(Adnkronos) – “Il salario minimo regionale è legge. Il Consiglio regionale ha approvato una legge che interviene in modo preciso nei contratti di appalto e nelle concessioni affidate da Regione, enti locali, aziende sanitarie e società controllate. Introduciamo una soglia minima di 9 euro per le retribuzioni, in particolare nei settori ad alta intensità di manodopera, quelli in cui il costo del personale incide di più e in cui troppo spesso si sono scaricati gli effetti del massimo ribasso”. Lo scrive sui social la presidente della Sardegna, Alessandra Todde.

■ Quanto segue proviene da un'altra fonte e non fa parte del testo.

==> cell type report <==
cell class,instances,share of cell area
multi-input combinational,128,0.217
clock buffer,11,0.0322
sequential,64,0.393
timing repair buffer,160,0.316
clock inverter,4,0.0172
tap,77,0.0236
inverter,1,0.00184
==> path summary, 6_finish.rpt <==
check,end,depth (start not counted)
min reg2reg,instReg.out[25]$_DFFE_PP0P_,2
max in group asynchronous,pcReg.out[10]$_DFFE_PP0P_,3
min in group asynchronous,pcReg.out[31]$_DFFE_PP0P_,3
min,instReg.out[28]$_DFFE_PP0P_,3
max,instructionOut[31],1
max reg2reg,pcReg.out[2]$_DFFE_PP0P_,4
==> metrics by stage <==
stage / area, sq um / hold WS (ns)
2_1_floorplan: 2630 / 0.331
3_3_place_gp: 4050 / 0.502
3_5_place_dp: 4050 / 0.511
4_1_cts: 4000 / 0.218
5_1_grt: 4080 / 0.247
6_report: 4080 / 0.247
--- ./run.sh ---
#!/bin/bash
# OpenROAD 26Q1-2900-gdf79404cd8, Yosys 0.63+post, stock flow scripts
make -C /OpenROAD-flow-scripts/flow DESIGN_CONFIG=/design/flow/config.mk WORK_HOME=/design/flow/orfs finish
--- ./config.mk ---
export PLATFORM = sky130hd
export DESIGN_NAME = shifter
export DESIGN_NICKNAME = shifter
export VERILOG_FILES = /design/flow/design.v
export SDC_FILE = /design/flow/constraint.sdc
export NUM_CORES = 4
export LEC_CHECK = 1
export CORE_AREA = 10 10 70 70
export DIE_AREA = 0 0 80 80
--- ./constraint.sdc ---
current_design shifter

set clk_period 1.6
set clk_io_pct 0.2

create_clock -name clk0 -period $clk_period

set non_clock_inputs [all_inputs -no_clocks]
set_input_delay [expr $clk_period * $clk_io_pct] -clock clk0 $non_clock_inputs
set_output_delay [expr $clk_period * $clk_io_pct] -clock clk0 [all_outputs]
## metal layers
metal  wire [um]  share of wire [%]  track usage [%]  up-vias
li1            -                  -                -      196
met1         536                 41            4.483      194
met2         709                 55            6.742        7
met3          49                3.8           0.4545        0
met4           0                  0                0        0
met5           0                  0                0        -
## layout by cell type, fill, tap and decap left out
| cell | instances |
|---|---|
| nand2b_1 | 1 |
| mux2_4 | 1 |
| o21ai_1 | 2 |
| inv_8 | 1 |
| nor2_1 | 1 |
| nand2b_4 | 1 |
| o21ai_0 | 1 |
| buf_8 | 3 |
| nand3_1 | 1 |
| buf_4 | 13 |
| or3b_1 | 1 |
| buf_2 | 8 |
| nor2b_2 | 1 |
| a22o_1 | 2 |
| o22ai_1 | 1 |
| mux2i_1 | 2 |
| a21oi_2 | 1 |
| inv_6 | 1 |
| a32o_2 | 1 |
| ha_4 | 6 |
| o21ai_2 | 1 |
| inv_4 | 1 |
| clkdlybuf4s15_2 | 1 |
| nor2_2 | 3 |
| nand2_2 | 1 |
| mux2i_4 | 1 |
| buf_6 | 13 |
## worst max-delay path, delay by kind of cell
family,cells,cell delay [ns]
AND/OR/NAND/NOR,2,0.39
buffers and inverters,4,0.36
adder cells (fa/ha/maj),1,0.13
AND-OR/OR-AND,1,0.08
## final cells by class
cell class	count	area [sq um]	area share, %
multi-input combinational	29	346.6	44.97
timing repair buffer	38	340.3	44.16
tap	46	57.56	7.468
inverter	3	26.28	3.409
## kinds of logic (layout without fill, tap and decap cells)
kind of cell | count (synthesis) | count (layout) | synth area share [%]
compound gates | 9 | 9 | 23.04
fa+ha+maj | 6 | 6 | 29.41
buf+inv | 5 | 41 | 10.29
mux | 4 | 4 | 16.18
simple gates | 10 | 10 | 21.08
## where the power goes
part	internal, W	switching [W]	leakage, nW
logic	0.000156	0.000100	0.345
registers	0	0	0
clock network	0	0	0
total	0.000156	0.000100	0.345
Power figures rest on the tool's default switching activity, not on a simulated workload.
==> ./design.v <==
module decode(clock, insn, pc, opcode_out, rs_out, rt_out, rd_out, sa_out, func_out, imm_out, enable_decode, pc_out, insn_out);
input clock;
input [31:0] insn;
input [31:0] pc;
input enable_decode;
reg [31:0] pc_reg;
output reg [5:0] opcode_out;
output reg [4:0] rs_out;
output reg [4:0] rt_out;
output reg [4:0] rd_out;
output reg [4:0] sa_out;
output reg [5:0] func_out;
output reg [25:0] imm_out;
output reg [31:0] pc_out;
output reg [31:0] insn_out;
parameter ADD 	= 6'b100000;  
parameter ADDU 	= 6'b100001;  
parameter SUB	= 6'b100010;  
parameter SUBU	= 6'b100011;  
parameter MULT	= 6'b011000;  
parameter MULTU = 6'b011001;  
parameter DIV	= 6'b011010;  
parameter DIVU 	= 6'b011011;  
parameter MFHI	= 6'b010000;  
parameter MFLO 	= 6'b010010;  
parameter SLT	= 6'b101010;  
parameter SLTU	= 6'b101011;  
parameter SLL	= 6'b000000;  
parameter SLLV	= 6'b000100;  
parameter SRL	= 6'b000010;  
parameter SRLV	= 6'b000110;  
parameter SRA	= 6'b000011;  
parameter SRAV	= 6'b000111;  
parameter AND	= 6'b100100;  
parameter OR	= 6'b100101;  
parameter XOR	= 6'b100110;  
parameter NOR	= 6'b100111;  
parameter JALR	= 6'b001001;  
parameter JR	= 6'b001000;  
parameter MUL_OP = 6'b011100;  
parameter MUL_FUNC = 6'b000010;   
parameter ADDI  = 6'b001000;  
parameter ADDIU = 6'b001001;  
parameter SLTI  = 6'b001010;  
parameter SLTIU = 6'b001011;  
parameter ORI	= 6'b001101;  
parameter XORI  = 6'b001110;  
parameter LW	= 6'b100011;  
parameter SW	= 6'b101011;  
parameter LB	= 6'b100000;  
parameter LUI   = 6'b001111;  
parameter SB	= 6'b101000;  
parameter LBU	= 6'b100100;  
parameter BEQ	= 6'b000100;  
parameter BNE	= 6'b000101;  
parameter BGTZ	= 6'b000111;  
parameter J     = 6'b000010;
parameter JAL	= 6'b000011;
parameter RTYPE = 000000;  
always @(posedge clock)
begin : DECODE
	if (enable_decode) begin
		pc_out <= pc;
		insn_out <= insn;
		if (insn[31:26] == RTYPE || insn[31:26] == MUL_OP) begin
			opcode_out = RTYPE;
			case (insn[5:0])
				ADDU: begin				 
					rs_out = insn[25:21];
					rt_out = insn[20:16];
					rd_out = insn[15:11];
					sa_out = insn[10:6];	
					imm_out = 26'bxxxxxxxxxxxxxxxxxxxxxxxxxx;
					func_out = insn[5:0];
				end
				ADDU: begin
					rs_out = insn[25:21];
					rt_out = insn[20:16];
					rd_out = insn[15:11];
					sa_out = insn[10:6];
					imm_out = 26'bxxxxxxxxxxxxxxxxxxxxxxxxxx;
					func_out = insn[5:0];
				end
				SUB: begin
					rs_out = insn[25:21];
					rt_out = insn[20:16];
					rd_out = insn[15:11];
					sa_out = insn[10:6];
					imm_out = 26'bxxxxxxxxxxxxxxxxxxxxxxxxxx;
					func_out = insn[5:0];
				end
				SUBU: begin
					rs_out = insn[25:21];
					rt_out = insn[20:16];
					rd_out = insn[15:11];
					sa_out = insn[10:6];
					imm_out = 26'bxxxxxxxxxxxxxxxxxxxxxxxxxx;
					func_out = insn[5:0];
				end
				MUL_FUNC: begin
					opcode_out = MUL_OP;
					rs_out = insn[25:21];
					rt_out = insn[20:16];
					rd_out = insn[15:11];
					sa_out = 00000;
					imm_out = 26'bxxxxxxxxxxxxxxxxxxxxxxxxxx;
					func_out = insn[5:0];
				end	
				MULT: begin
					rs_out = insn[25:21];
					rt_out = insn[20:16];
					rd_out = 00000;
					sa_out = 00000;
					imm_out = 26'bxxxxxxxxxxxxxxxxxxxxxxxxxx;
					func_out = insn[5:0];
				end
				MULTU: begin
					rs_out = insn[25:21];
					rt_out = insn[20:16];
					rd_out = 00000;
					sa_out = 00000;
					imm_out = 26'bxxxxxxxxxxxxxxxxxxxxxxxxxx;
					func_out = insn[5:0];
				end
				DIV: begin
					rs_out = insn[25:21];
					rt_out = insn[20:16];
					rd_out = 00000;
					sa_out = 00000;
					imm_out = 26'bxxxxxxxxxxxxxxxxxxxxxxxxxx;
					func_out = insn[5:0];
				end
				DIVU: begin
					rs_out = insn[25:21];
					rt_out = insn[20:16];
					rd_out = 00000;
					sa_out = 00000;
					imm_out = 26'bxxxxxxxxxxxxxxxxxxxxxxxxxx;
					func_out = insn[5:0];
				end
				MFHI: begin
					rs_out = 00000;
					rt_out = 00000;
					rd_out = insn[15:11];
					sa_out = 00000;
					imm_out = 26'bxxxxxxxxxxxxxxxxxxxxxxxxxx;
					func_out = insn[5:0];
				end
				MFLO: begin
					rs_out = 00000;
					rt_out = 00000;
					rd_out = insn[15:11];
					sa_out = 00000;
					imm_out = 26'bxxxxxxxxxxxxxxxxxxxxxxxxxx;
					func_out = insn[5:0];
				end
				SLT: begin
					rs_out = insn[25:21];
					rt_out = insn[20:16];
					rd_out = insn[15:11];
					sa_out = 00000;
					imm_out = 26'bxxxxxxxxxxxxxxxxxxxxxxxxxx;
					func_out = insn[5:0];
				end
				SLTU: begin
					rs_out = insn[25:21];
					rt_out = insn[20:16];
					rd_out = insn[15:11];
					sa_out = 00000;
					imm_out = 26'bxxxxxxxxxxxxxxxxxxxxxxxxxx;
					func_out = insn[5:0];
				end
				SLL: begin
					rs_out = 00000;
					rt_out = insn[20:16];
					rd_out = insn[15:11];
					sa_out = insn[15:6];
					imm_out = 26'bxxxxxxxxxxxxxxxxxxxxxxxxxx;
					func_out = insn[5:0];
				end
				SLLV: begin
					rs_out = insn[25:21];
					rt_out = insn[20:16];
					rd_out = insn[15:11];
					sa_out = 00000;
					imm_out = 26'bxxxxxxxxxxxxxxxxxxxxxxxxxx;
					func_out = insn[5:0];
				end
				SRL: begin
					rs_out = 00000;
					rt_out = insn[20:16];
					rd_out = insn[15:11];
					sa_out = insn[10:6];
					func_out = insn[5:0];
				end
				SRLV: begin
					rs_out = insn[25:21];
					rt_out = insn[20:16];
					rd_out = insn[15:11];
					sa_out = 00000;
					imm_out = 26'bxxxxxxxxxxxxxxxxxxxxxxxxxx;
					func_out = insn[5:0];
				end
				SRA: begin
					rs_out = 00000;
					rt_out = insn[20:16];
					rd_out = insn[15:11];
					sa_out = insn[10:6];
					imm_out = 26'bxxxxxxxxxxxxxxxxxxxxxxxxxx;
					func_out = insn[5:0];
				end
				SRAV: begin
					rs_out = insn[25:21];
					rt_out = insn[20:16];
					rd_out = insn[15:11];
					sa_out = 00000;
					imm_out = 26'bxxxxxxxxxxxxxxxxxxxxxxxxxx;
					func_out = insn[5:0];
				end
				AND: begin
					rs_out = insn[25:21];
					rt_out = insn[20:16];
					rd_out = insn[15:11];
					sa_out = 00000;
					imm_out = 26'bxxxxxxxxxxxxxxxxxxxxxxxxxx;
					func_out = insn[5:0];
				end
				OR: begin
					rs_out = insn[25:21];
					rt_out = insn[20:16];
					rd_out = insn[15:11];
					sa_out = 00000;
					imm_out = 26'bxxxxxxxxxxxxxxxxxxxxxxxxxx;
					func_out = insn[5:0];
				end
				NOR: begin
					rs_out = insn[25:21];
					rt_out = insn[20:16];
					rd_out = insn[15:11];
					sa_out = 00000;
					imm_out = 26'bxxxxxxxxxxxxxxxxxxxxxxxxxx;
					func_out = insn[5:0];
				end
				JALR: begin
					rs_out = insn[25:21];
					rt_out = insn[20:16];
					rd_out = insn[15:11];
					sa_out = 00000;
					imm_out = 26'bxxxxxxxxxxxxxxxxxxxxxxxxxx;
					func_out = insn[5:0];
				end
				JR: begin
					rs_out = insn[25:21];
					rt_out = 00000;
					rd_out = 00000;
					sa_out = 00000;
					imm_out = 26'bxxxxxxxxxxxxxxxxxxxxxxxxxx;
					func_out = insn[5:0];
				end
			endcase
		end else if (insn[31:26] != 6'b000000 && insn[31:27] != 5'b00001) begin
			case (insn[31:26])
				ADDI: begin
					opcode_out = ADDI;		
					rs_out = insn[25:21];
					rt_out = insn[20:16];
					rd_out = 5'bxxxxx;
					sa_out = 5'bxxxxx;
					imm_out[25:10] = insn[15:0];
					func_out = 6'bxxxx;
				end
				ADDIU: begin
					opcode_out = ADDIU;
					rs_out = insn[25:21];
					rt_out = insn[20:16];
					rd_out = 5'bxxxxx;
					sa_out = 5'bxxxxx;
					imm_out[25:10] = insn[15:0];  
					func_out = 6'bxxxxx;
				end
				SLTI: begin
					opcode_out = SLTI;
					rs_out = insn[25:21];
					rt_out = insn[20:16];
					rd_out = 5'bxxxxx;
					sa_out = 5'bxxxxx;
					imm_out[25:10] = insn[15:0];  
					func_out = 6'bxxxxx;
				end
				SLTIU: begin
					opcode_out = SLTIU;
					rs_out = insn[25:21];
					rt_out = insn[20:16];
					rd_out = 5'bxxxxx;
					sa_out = 5'bxxxxx;
					imm_out[25:10] = insn[15:0];  
					func_out = 6'bxxxxx;
				end
				ORI: begin
					opcode_out = ORI;
					rs_out = insn[25:21];
					rt_out = insn[20:16];
					rd_out = 5'bxxxxx;
					sa_out = 5'bxxxxx;
					imm_out[25:10] = insn[15:0];  
					func_out = 6'bxxxxx;
				end
				XORI: begin
					opcode_out = XORI;
					rs_out = insn[25:21];		
					rt_out = insn[20:16];	
					rd_out = 5'bxxxxx;	
					sa_out = 5'bxxxxx;
					imm_out[25:10] = insn[15:0];    
					func_out = 6'bxxxxx;
				end
				LW: begin
					opcode_out = LW;
					rs_out = insn[25:21];		 
					rt_out = insn[20:16];		 
					rd_out = 5'bxxxxx;
					sa_out = 5'bxxxxx;
					imm_out[25:10] = insn[15:0];     
					func_out = 6'bxxxxx;
				end
				SW: begin
					opcode_out = SW;
					rs_out = insn[25:21];		 
					rt_out = insn[20:16];		 
					rd_out = 5'bxxxxx;
					sa_out = 5'bxxxxx;
					imm_out[25:10] = insn[15:0];     
					func_out = 6'bxxxxx;
				end
				LB: begin
					opcode_out = LB;
					rs_out = insn[25:21];		
					rt_out = insn[20:16];	
					rd_out = 5'bxxxxx;
					sa_out = 5'bxxxxx;	
					imm_out[25:10] = insn[15:0]; 
					func_out = 6'bxxxxxx;
				end
				LUI: begin
					opcode_out = LUI;
					rs_out = 5'b00000;		
					rt_out = insn[20:16];	
					rd_out = 5'bxxxxx;
					sa_out = 5'bxxxxx;	
					imm_out[25:10] = insn[15:0]; 
					func_out = 6'bxxxxxx;
				end
				SB: begin
					opcode_out = SB;
					rs_out = insn[25:21];		
					rt_out = insn[20:16];	
					rd_out = 5'bxxxxx;
					sa_out = 5'bxxxxx;	
					imm_out[25:10] = insn[15:0]; 
					func_out = 6'bxxxxxx;
				end
				LBU: begin
					opcode_out = LBU;
					rs_out = insn[25:21];		
					rt_out = insn[20:16];	
					rd_out = 5'bxxxxx;
					sa_out = 5'bxxxxx;	
					imm_out[25:10] = insn[15:0]; 
					func_out = 6'bxxxxxx;
				end
				BEQ: begin
					opcode_out = BEQ;
					rs_out = insn[25:21];		
					rt_out = insn[20:16];	
					rd_out = 5'bxxxxx;
					sa_out = 5'bxxxxx;	
					imm_out[25:10] = insn[15:0]; 
					func_out = 6'bxxxxxx;  
				end
				BNE: begin
					opcode_out = BNE;
					rs_out = insn[25:21];		
					rt_out = insn[20:16];	
					rd_out = 5'bxxxxx;
					sa_out = 5'bxxxxx;	
					imm_out[25:10] = insn[15:0]; 
					func_out = 6'bxxxxxx;   
				end
				BGTZ: begin
					opcode_out = BGTZ;
					rs_out = insn[25:21];		
					rt_out = insn[20:16];	
					rd_out = 5'bxxxxx;
					sa_out = 5'bxxxxx;	
					imm_out[25:10] = insn[15:0]; 
					func_out = 6'bxxxxxx;
				end
			endcase
		end else if (insn[31:27] == 5'b00001) begin
			case (insn[31:26])
				J: begin
					opcode_out = J;
					rs_out = 5'bxxxxx;
					rt_out = 5'bxxxxx;
					rd_out = 5'bxxxxx;
					sa_out = 5'bxxxxx;
					imm_out[25:0] = insn[25:0];
					func_out = 6'bxxxxxx;
				end
				JAL: begin
					opcode_out = JAL;
					rs_out = 5'bxxxxx;
					rt_out = 5'bxxxxx;
					rd_out = 5'bxxxxx;
					sa_out = 5'bxxxxx;
					imm_out[25:0] = insn[25:0];
					func_out = 6'bxxxxxx;
				end
			endcase
		end else if (insn[31:0] == 32'h00000000) begin
				opcode_out = 000000;
				rs_out = 00000;
				rt_out = 00000;
				rd_out = 00000;
				sa_out = 00000;
				imm_out = 26'bxxxxxxxxxxxxxxxxxxxxxxxxxx;
				func_out = 000000;
		end
	end
end
endmodule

“La legge istituisce anche un Comitato regionale per il monitoraggio della qualità del lavoro, con funzioni di controllo e con report annuali sull’applicazione delle norme e sui costi della manodopera. È un passaggio importante, perché non basta affermare un principio, bisogna anche vigilare sulla sua attuazione – spiega l’esponente del Movimento 5 Stelle – Anche la Sardegna, dopo Puglia e Toscana, sceglie di rompere l’immobilismo su una questione che riguarda migliaia di lavoratrici e lavoratori”.
“C’è un principio che per il Movimento 5 Stelle e per le altre forze progressiste che governano la Regione non è mai stato negoziabile, ed è la dignità della persona. È da questo principio che nasce il lavoro politico che oggi porta a un risultato concreto per la Sardegna. Per questo voglio ringraziare chi ha lavorato in Commissione, chi ha contribuito con proposte e pareri indispensabili a costruire una norma seria e necessaria, e chi oggi ha partecipato al voto in Aula assumendosi la responsabilità di compiere una scelta giusta”, aggiunge Todde.
“La Sardegna interviene in modo preciso – commenta Alessandra Todde – in particolare nei settori ad alta intensità di manodopera, dove il costo del personale incide maggiormente e dove troppo spesso si sono scaricati gli effetti del massimo ribasso”. La nuova legge istituisce anche un Comitato che avrà il compito di verificare il rispetto delle norme da parte delle aziende. “È un passaggio importante perché non basta affermare un principio – continua la presidente -, bisogna anche vigilare sulla sua attuazione. Il monitoraggio sarà essenziale per garantire l’efficacia delle misure introdotte”.
Si tratta di un provvedimento-simbolo per i pentastellati, che stanno portando avanti iniziative analoghe in Toscana e Puglia. “Per il Movimento 5 Stelle e per le altre forze progressiste che governano la Regione – conclude Alessandra Todde – la dignità della persona è un principio non negoziabile. È da questo valore che nasce il lavoro politico che oggi si traduce in un risultato concreto per i lavoratori sardi”.